**YOUR OBJECTIVE:**
Print, exactly as they appear in the listing below, the lines from the line with "aside | dfrtp_1 |" to the line with "buffers and inverters", with both end lines kept.

**DATASET RECORDS:**
$ cat config.mk
export PLATFORM = sky130hd
export DESIGN_NAME = jescpu_core
export DESIGN_NICKNAME = d
export VERILOG_FILES = /design/src/rtl/jescpu_pkg.sv /design/src/rtl/jescpu_alu.sv /design/src/rtl/jescpu_core.sv
export SDC_FILE = /design/constraint.sdc
export NUM_CORES = 1
export LEC_CHECK = 0
export CORE_MARGIN = 3
export CORE_UTILIZATION = 60
export DETAILED_ROUTE_END_ITERATION = 8
export GPL_ROUTABILITY_DRIVEN = 1
export GPL_TIMING_DRIVEN = 1
export PLACE_DENSITY = 0.88
export SLEW_MARGIN = 25
export SYNTH_ARGS = -nofsm -noshare
export SYNTH_HDL_FRONTEND = slang
export SYNTH_HIERARCHICAL = 1
export SYNTH_SLANG_ARGS = --single-unit
$ cat constraint.sdc
create_clock -name clk -period 4.1 [get_ports clk]
set_clock_uncertainty 0.05 [all_clocks]
set_input_delay 0.615 -clock clk [delete_from_list [all_inputs] [get_ports clk]]
set_output_delay 0.615 -clock clk [all_outputs]
set_load 0.02 [all_outputs]
$ cat src/rtl/jescpu_pkg.sv
// Shared opcodes, state encoding and decode helpers for the jescpu core.
// Optional single-step control is enabled with JESCPU_SINGLE_STEP_EN.
package jescpu_pkg;

   localparam logic [3:0] OP_NOP  = 4'h0;
   localparam logic [3:0] OP_LD   = 4'h1;
   localparam logic [3:0] OP_ST   = 4'h2;
   localparam logic [3:0] OP_ADD  = 4'h3;
   localparam logic [3:0] OP_SUB  = 4'h4;
   localparam logic [3:0] OP_NAND = 4'h5;
   localparam logic [3:0] OP_LDI  = 4'h6;
   localparam logic [3:0] OP_JMP  = 4'h7;
   localparam logic [3:0] OP_JZ   = 4'h8;
   localparam logic [3:0] OP_JC   = 4'h9;
   localparam logic [3:0] OP_OUT  = 4'hA;
   localparam logic [3:0] OP_HLT  = 4'hF;

   typedef enum logic [2:0] {
      S_FETCH_OP,
      S_FETCH_A1,
      S_FETCH_A2,
      S_MEM_RD,
      S_EXEC,
      S_STORE,
      S_HALT
   } state_t;

   // Opcodes that read a memory operand into tmp before EXEC.
   function automatic logic needs_rd(input logic [3:0] op);
      return (op == OP_LD) || (op == OP_ADD) ||
             (op == OP_SUB) || (op == OP_NAND);
   endfunction

endpackage

$ cat src/rtl/jescpu_alu.sv
// Combinational accumulator ALU for LD/ADD/SUB/NAND.
// Carry is only meaningful for ADD and SUB.
module jescpu_alu
   import jescpu_pkg::*;
#(
   parameter int DATA_W = 8
) (
   input  logic [DATA_W-1:0] a,
   input  logic [DATA_W-1:0] tmp,
   input  logic [3:0]        op,
   output logic [DATA_W-1:0] result,
   output logic              carry,
   output logic              zero
);

   logic [DATA_W:0] sum;

   // Result/carry selection per opcode.
   always_comb begin
      sum    = {1'b0, a} + {1'b0, tmp};
      result = a;
      carry  = 1'b0;
      unique case (op)
         OP_LD:   result = tmp;
         OP_ADD:  {carry, result} = sum;
         OP_SUB: begin
            result = a - tmp;
            carry  = (a >= tmp);
         end
         OP_NAND: result = ~(a & tmp);
         default: result = a;
      endcase
      zero = (result == '0);
   end

endmodule

$ cat src/rtl/jescpu_core.sv
// Multi-cycle accumulator CPU: 3-word fetch over a req/ready bus.
// JESCPU_SINGLE_STEP_EN adds step/run inputs for instruction stepping.
module jescpu_core
   import jescpu_pkg::*;
#(
   parameter int DATA_W   = 8,
   parameter int ADDR_W   = 8,
   parameter int NUM_OUT  = 4,
   parameter int RESET_PC = 0
) (
   input  logic                      clk,
   input  logic                      rst_n,
`ifdef JESCPU_SINGLE_STEP_EN
   input  logic                      step,
   input  logic                      run,
`endif
   output logic                      mem_req,
   output logic                      mem_we,
   output logic [ADDR_W-1:0]         mem_addr,
   output logic [DATA_W-1:0]         mem_wdata,
   input  logic [DATA_W-1:0]         mem_rdata,
   input  logic                      mem_ready,
   output logic [NUM_OUT*DATA_W-1:0] out_ports,
   output logic                      halted,
   output logic [ADDR_W-1:0]         pc_dbg
);

   state_t              state_q, state_d;
   logic [ADDR_W-1:0]   pc_q, pc_d;
   logic [DATA_W-1:0]   a_q, a_d;
   logic                z_q, z_d, c_q, c_d;
   logic [3:0]          op_q, op_d;
   logic [DATA_W-1:0]   op1_q, op1_d, op2_q, op2_d;
   logic [DATA_W-1:0]   tmp_q, tmp_d;
   logic [DATA_W-1:0]   outs_q [NUM_OUT];
   logic [DATA_W-1:0]   outs_d [NUM_OUT];
   logic                req_q, req_d, we_q, we_d;
   logic [ADDR_W-1:0]   addr_q, addr_d;
   logic [DATA_W-1:0]   wdata_q, wdata_d;
   logic [DATA_W-1:0]   alu_res;
   logic                alu_c, alu_z;
   logic                done;
   logic                go;

`ifdef JESCPU_SINGLE_STEP_EN
   logic step_q;

   // Edge register: a rising step edge releases one instruction.
   always_ff @(posedge clk or negedge rst_n) begin
      if (!rst_n) step_q <= 1'b0;
      else        step_q <= step;
   end

   assign go = run | (step & ~step_q);
`else
   assign go = 1'b1;
`endif

   jescpu_alu #(.DATA_W(DATA_W)) u_alu (
      .a      (a_q),
      .tmp    (tmp_q),
      .op     (op_q),
      .result (alu_res),
      .carry  (alu_c),
      .zero   (alu_z)
   );

   assign done      = req_q & mem_ready;
   assign mem_req   = req_q;
   assign mem_we    = we_q;
   assign mem_addr  = addr_q;
   assign mem_wdata = wdata_q;
   assign halted    = (state_q == S_HALT);
   assign pc_dbg    = pc_q;

   for (genvar k = 0; k < NUM_OUT; k++) begin : g_out
      assign out_ports[k*DATA_W +: DATA_W] = outs_q[k];
   end

   // Architectural state and registered bus outputs.
   always_ff @(posedge clk or negedge rst_n) begin
      if (!rst_n) begin
         state_q <= S_FETCH_OP;
         pc_q    <= ADDR_W'(RESET_PC);
         a_q     <= '0;
         z_q     <= 1'b0;
         c_q     <= 1'b0;
         op_q    <= '0;
         op1_q   <= '0;
         op2_q   <= '0;
         tmp_q   <= '0;
         req_q   <= 1'b0;
         we_q    <= 1'b0;
         addr_q  <= '0;
         wdata_q <= '0;
         for (int k = 0; k < NUM_OUT; k++) outs_q[k] <= '0;
      end else begin
         state_q <= state_d;
         pc_q    <= pc_d;
         a_q     <= a_d;
         z_q     <= z_d;
         c_q     <= c_d;
         op_q    <= op_d;
         op1_q   <= op1_d;
         op2_q   <= op2_d;
         tmp_q   <= tmp_d;
         req_q   <= req_d;
         we_q    <= we_d;
         addr_q  <= addr_d;
         wdata_q <= wdata_d;
         outs_q  <= outs_d;
      end
   end

   // Next-state, datapath and next-request logic.
   always_comb begin
      state_d = state_q;
      pc_d    = pc_q;
      a_d     = a_q;
      z_d     = z_q;
      c_d     = c_q;
      op_d    = op_q;
      op1_d   = op1_q;
      op2_d   = op2_q;
      tmp_d   = tmp_q;
      req_d   = req_q;
      we_d    = we_q;
      addr_d  = addr_q;
      wdata_d = wdata_q;
      outs_d  = outs_q;
      case (state_q)
         S_FETCH_OP: begin
            if (!req_q) begin
               req_d  = go;
               we_d   = 1'b0;
               addr_d = pc_q;
            end else if (done) begin
               op_d    = mem_rdata[3:0];
               pc_d    = pc_q + ADDR_W'(1);
               addr_d  = pc_d;
               state_d = S_FETCH_A1;
            end
         end
         S_FETCH_A1: begin
            if (done) begin
               op1_d   = mem_rdata;
               pc_d    = pc_q + ADDR_W'(1);
               addr_d  = pc_d;
               state_d = S_FETCH_A2;
            end
         end
         S_FETCH_A2: begin
            if (done) begin
               op2_d = mem_rdata;
               pc_d  = pc_q + ADDR_W'(1);
               if (needs_rd(op_q)) begin
                  addr_d  = op1_q[ADDR_W-1:0];
                  state_d = S_MEM_RD;
               end else begin
                  req_d   = 1'b0;
                  state_d = S_EXEC;
               end
            end
         end
         S_MEM_RD: begin
            if (done) begin
               tmp_d   = mem_rdata;
               req_d   = 1'b0;
               state_d = S_EXEC;
            end
         end
         S_EXEC: begin
            case (op_q)
               OP_LD, OP_NAND: begin
                  a_d = alu_res;
                  z_d = alu_z;
               end
               OP_ADD, OP_SUB: begin
                  a_d = alu_res;
                  z_d = alu_z;
                  c_d = alu_c;
               end
               OP_LDI: begin
                  a_d = op1_q;
                  z_d = (op1_q == '0);
               end
               OP_JMP: pc_d = op1_q[ADDR_W-1:0];
               OP_JZ:  if (z_q) pc_d = op1_q[ADDR_W-1:0];
               OP_JC:  if (c_q) pc_d = op1_q[ADDR_W-1:0];
               OP_OUT: begin
                  for (int k = 0; k < NUM_OUT; k++)
                     if (op2_q == DATA_W'(k)) outs_d[k] = a_q;
               end
               default: ;
            endcase
            if (op_q == OP_ST) begin
               req_d   = 1'b1;
               we_d    = 1'b1;
               addr_d  = op1_q[ADDR_W-1:0];
               wdata_d = a_q;
               state_d = S_STORE;
            end else if (op_q == OP_HLT) begin
               state_d = S_HALT;
            end else begin
               req_d   = go;
               we_d    = 1'b0;
               addr_d  = pc_d;
               state_d = S_FETCH_OP;
            end
         end
         S_STORE: begin
            if (done) begin
               req_d   = go;
               we_d    = 1'b0;
               addr_d  = pc_q;
               state_d = S_FETCH_OP;
            end
         end
         default: begin
            req_d = 1'b0;
            we_d  = 1'b0;
         end
      endcase
   end

endmodule

==> summary.md <==
| Metric | Value |
|---|---|
| Outcome | completed |
| PostCTS Resize Cnt | 0 |
| Final worst-path cycle share | 77.2% |
| Busiest grt layer | met2 |
| Share of cells above drive strength 1 | 17.6% |
| Met3 Use GR | 7.99% |
| Utilization after layout | 70.2% |
| Root Buffer | clkbuf_8 |
| Worst hold path type | in -> async |
| Filler cell count | 779 |
| Post-synthesis async set-or-reset flop share | 100% |
| Crit path required time | 4370 ps |
| Initial core utilization | 61.9% |
| Adder-Cell Fraction of Synth Area | 4.13% |
| Yosys cell types | 83 |
| Overall Global Routing Usage | 32.7% |
| Antenna Nets Post-Route | 0 |
| Synth top area cells | dfrtp_1, mux2_2, ha_1 |
| Worst Tran Pin Value | 931 ps |
| Worst-Skew Late Latency | 390 ps |
| Max VDD drop | 746 uV |
| Mapped Area | 0.00641 mm2 |
| CTS max path bufs | 2 |
| Hold buffer count at CTS | 0 |
| CTS tree | built |
| Largest family of logic cells by synthesized area | compound AO/OA/AOI/OAI gates |
| Diode count | 0 |
| Row count | 37 |
| Core area | 0.0104 mm2 |
| Syn_nets | 675 |
| Worst Setup Start Kind | flop |
| Leak | 3.07 nW |
| Synthesis-stage register bit count | 99 |
| Biggest area consumer among synthesized cells | dfrtp_1 |
| GPL Wtd Cong | 0.977 |
| H-tree levels | 3 |
| Commonest cells after routing, fill and taps aside | dfrtp_1, mux2_2, clkdlybuf4s50_1 |
| Ys Warns | 6 |
| Crit Path Category | reg -> reg |
| Simple-gate portion of the synthesized area | 14.6% |
| Reg2reg end | z_q |
| Critical Path AT | 3430 ps |
| Post-synthesis mux area share | 15.2% |
| F_max | 316 MHz |
| Worst rel slew slack | 37.8% |
| FF-to-FF Start | a_q[4] |
| Number of global-route vias before repair | 5465 |
| Largest net degree at the start of global routing | 80 |
| Die width | 109 um |
| RSZ-0062 raised after global routing | no |
| First-pass GRT wire length | 30.0 mm |
| CTS buffer count | 9 |
| Synth-to-Final Area Change | 13.4% |
| Drt first pass iters | 6 |
| Min Clock Period, post-route | 3160 ps |
| # IOs | 70 |
| Die area | 0.0120 mm2 |
| Clk slew on worst S/H paths | 110 ps |
| I/O Buffers | 69 |
| Synth Area in Compound Gates | 20.9% |
| Hold WS | 201 ps |
| Setup TNS Final | 0 ps |
| Final-report hold violation count | 0 |
| DR DRC count | 0 |
| Pwr Density | 785 mW/mm2 |
| DRT iter0 DRCs | 701 |
| Slew Limit Fails | 0 |
| Num Clock Sinks | 99 |
| XOR/XNOR share of the synthesized area | 1.09% |
| GR Layer Usage met2 | 51.1% |
| Total congestion overflow | 0 |
| Post-synth EDFFs | 0 |
| Seq/Total Area, Yosys | 38.6% |
| Avg Cell Area, Syn | 9.96 um2 |
| Nets@finish | 725 |
| Die Height | 109 um |
| Ys flop type | dfrtp_1 |
| GRT met1 Usage | 46.3% |
| Wirelength per Cell | 22.6 um |
| R2R depth | 11 |
| Share of the synthesized area in the top cell type | 38.6% |
| Worst Path Max Fanout | 10 |
| Drt via density | 6.79 |
| Final WL | 18.9 mm |
| Synth Instances | 644 |
| Via count | 5660 |
| Initial antenna violation count | 0 |
| Crit. End Element | flop |
| DP HPWL | 13.8 mm |
| Post-CTS setup buffers | 0 |
| Most common cell after layout, fill and taps aside | dfrtp_1 |
| R2R setup slack | 940 ps |
| Max-cap violations | 0 |
| # setup viols final | 0 |
## per-stage QoR
step / instance area, um2 / cells / setup WS, ps / total power, mW
2_1_floorplan: 6410 / 644 / 1370 / 4.11
3_3_place_gp: 7100 / 819 / 1040 / 4.91
3_5_place_dp: 7100 / 819 / 854 / 5.02
4_1_cts: 7270 / 834 / 1010 / 5.62
5_1_grt: 7280 / 834 / 689 / 6.07
6_report: 7280 / 834 / 937 / 5.71
## routing by layer
layer,up-vias,routed length (um)
met5,-,0
met4,0,368
met3,49,1880
met2,336,8830
met1,2784,7780
li1,2491,-
## area by class of cell
type | count | area [um2] | share of cell area, %
inverter | 35 | 131 | 1.81
clock inverter | 6 | 48.8 | 0.671
timing repair buffer | 75 | 737 | 10.1
multi-input combinational | 474 | 3590 | 49.3
clock buffer | 9 | 124 | 1.70
sequential | 99 | 2480 | 34.0
tap | 136 | 170 | 2.34
## cells in the mapped netlist, drive strengths merged (4+ instances only)
master / n
dfrtp: 99
mux2: 71
nand2: 55
o21ai: 39
inv: 35
nor2: 34
a21oi: 33
clkbuf: 20
ha: 18
mux2i: 17
buf: 16
nor2b: 14
nor3: 14
o211ai: 14
nand2b: 12
nand3: 12
a221oi: 10
a31oi: 8
o221ai: 8
a22oi: 7
a32oi: 7
and2: 6
o21a: 6
o22ai: 6
xnor2: 6
a211oi: 5
a221o: 5
nor4: 5
o32a: 5
and3: 4
nand4: 4
## power by group
part | total (mW) | switching [mW] | internal [mW] | leakage [nW]
sequential | 1.98 | 0.714 | 1.27 | 1.29
combinational | 3.14 | 1.75 | 1.39 | 1.69
clock | 0.592 | 0.366 | 0.226 | 0.0893
total | 5.71 | 2.83 | 2.88 | 3.07
## cell families after synthesis
family                   Yosys count
flip-flops                        99
buffers and inverters             71
adder cells (fa/ha/maj)           20
AO/OA/AOI/OAI                    187
AND/OR/NAND/NOR                  171
XOR/XNOR                           8
multiplexers                      88
## worst max-delay path by stage
stage | start | endpoint | slack [ps] | cells after the start
5_1_grt | a_q[4] | z_q | 690 | 11
3_3_place_gp | mem_ready | pc_dbg[0] | 1040 | 7
6_report | a_q[4] | z_q | 940 | 11
4_1_cts | a_q[4] | z_q | 1010 | 11
3_5_place_dp | mem_ready | pc_dbg[0] | 850 | 7
2_1_floorplan | a_q[0] | z_q | 1370 | 12
## sequential cells by signal, summed over array words and instances (netlist names), 4 cells and up
| register | cells |
|---|---|
| mem_wdata | 8 |
| a_q | 8 |
| out_ports | 32 |
| op2_q | 8 |
| op1_q | 8 |
| tmp_q | 8 |
| mem_addr | 8 |
| op_q | 4 |
| pc_dbg | 8 |
## worst max-delay path, cell delays in order, from the launching register on
cell      delay (ps)
dfrtp_1          550
ha_1             540
inv_1            170
a221oi_1         350
o41ai_1          180
xnor2_1          170
o22ai_1          140
o32a_1           340
nor4_2           240
nor2b_1          150
a31oi_1           50
o21ai_0          160
Power figures use the tool's default switching activity.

**EXERCISE OUTPUT:**
| Most common cell after layout, fill and taps aside | dfrtp_1 |
| R2R setup slack | 940 ps |
| Max-cap violations | 0 |
| # setup viols final | 0 |
## per-stage QoR
step / instance area, um2 / cells / setup WS, ps / total power, mW
2_1_floorplan: 6410 / 644 / 1370 / 4.11
3_3_place_gp: 7100 / 819 / 1040 / 4.91
3_5_place_dp: 7100 / 819 / 854 / 5.02
4_1_cts: 7270 / 834 / 1010 / 5.62
5_1_grt: 7280 / 834 / 689 / 6.07
6_report: 7280 / 834 / 937 / 5.71
## routing by layer
layer,up-vias,routed length (um)
met5,-,0
met4,0,368
met3,49,1880
met2,336,8830
met1,2784,7780
li1,2491,-
## area by class of cell
type | count | area [um2] | share of cell area, %
inverter | 35 | 131 | 1.81
clock inverter | 6 | 48.8 | 0.671
timing repair buffer | 75 | 737 | 10.1
multi-input combinational | 474 | 3590 | 49.3
clock buffer | 9 | 124 | 1.70
sequential | 99 | 2480 | 34.0
tap | 136 | 170 | 2.34
## cells in the mapped netlist, drive strengths merged (4+ instances only)
master / n
dfrtp: 99
mux2: 71
nand2: 55
o21ai: 39
inv: 35
nor2: 34
a21oi: 33
clkbuf: 20
ha: 18
mux2i: 17
buf: 16
nor2b: 14
nor3: 14
o211ai: 14
nand2b: 12
nand3: 12
a221oi: 10
a31oi: 8
o221ai: 8
a22oi: 7
a32oi: 7
and2: 6
o21a: 6
o22ai: 6
xnor2: 6
a211oi: 5
a221o: 5
nor4: 5
o32a: 5
and3: 4
nand4: 4
## power by group
part | total (mW) | switching [mW] | internal [mW] | leakage [nW]
sequential | 1.98 | 0.714 | 1.27 | 1.29
combinational | 3.14 | 1.75 | 1.39 | 1.69
clock | 0.592 | 0.366 | 0.226 | 0.0893
total | 5.71 | 2.83 | 2.88 | 3.07
## cell families after synthesis
family                   Yosys count
flip-flops                        99
buffers and inverters             71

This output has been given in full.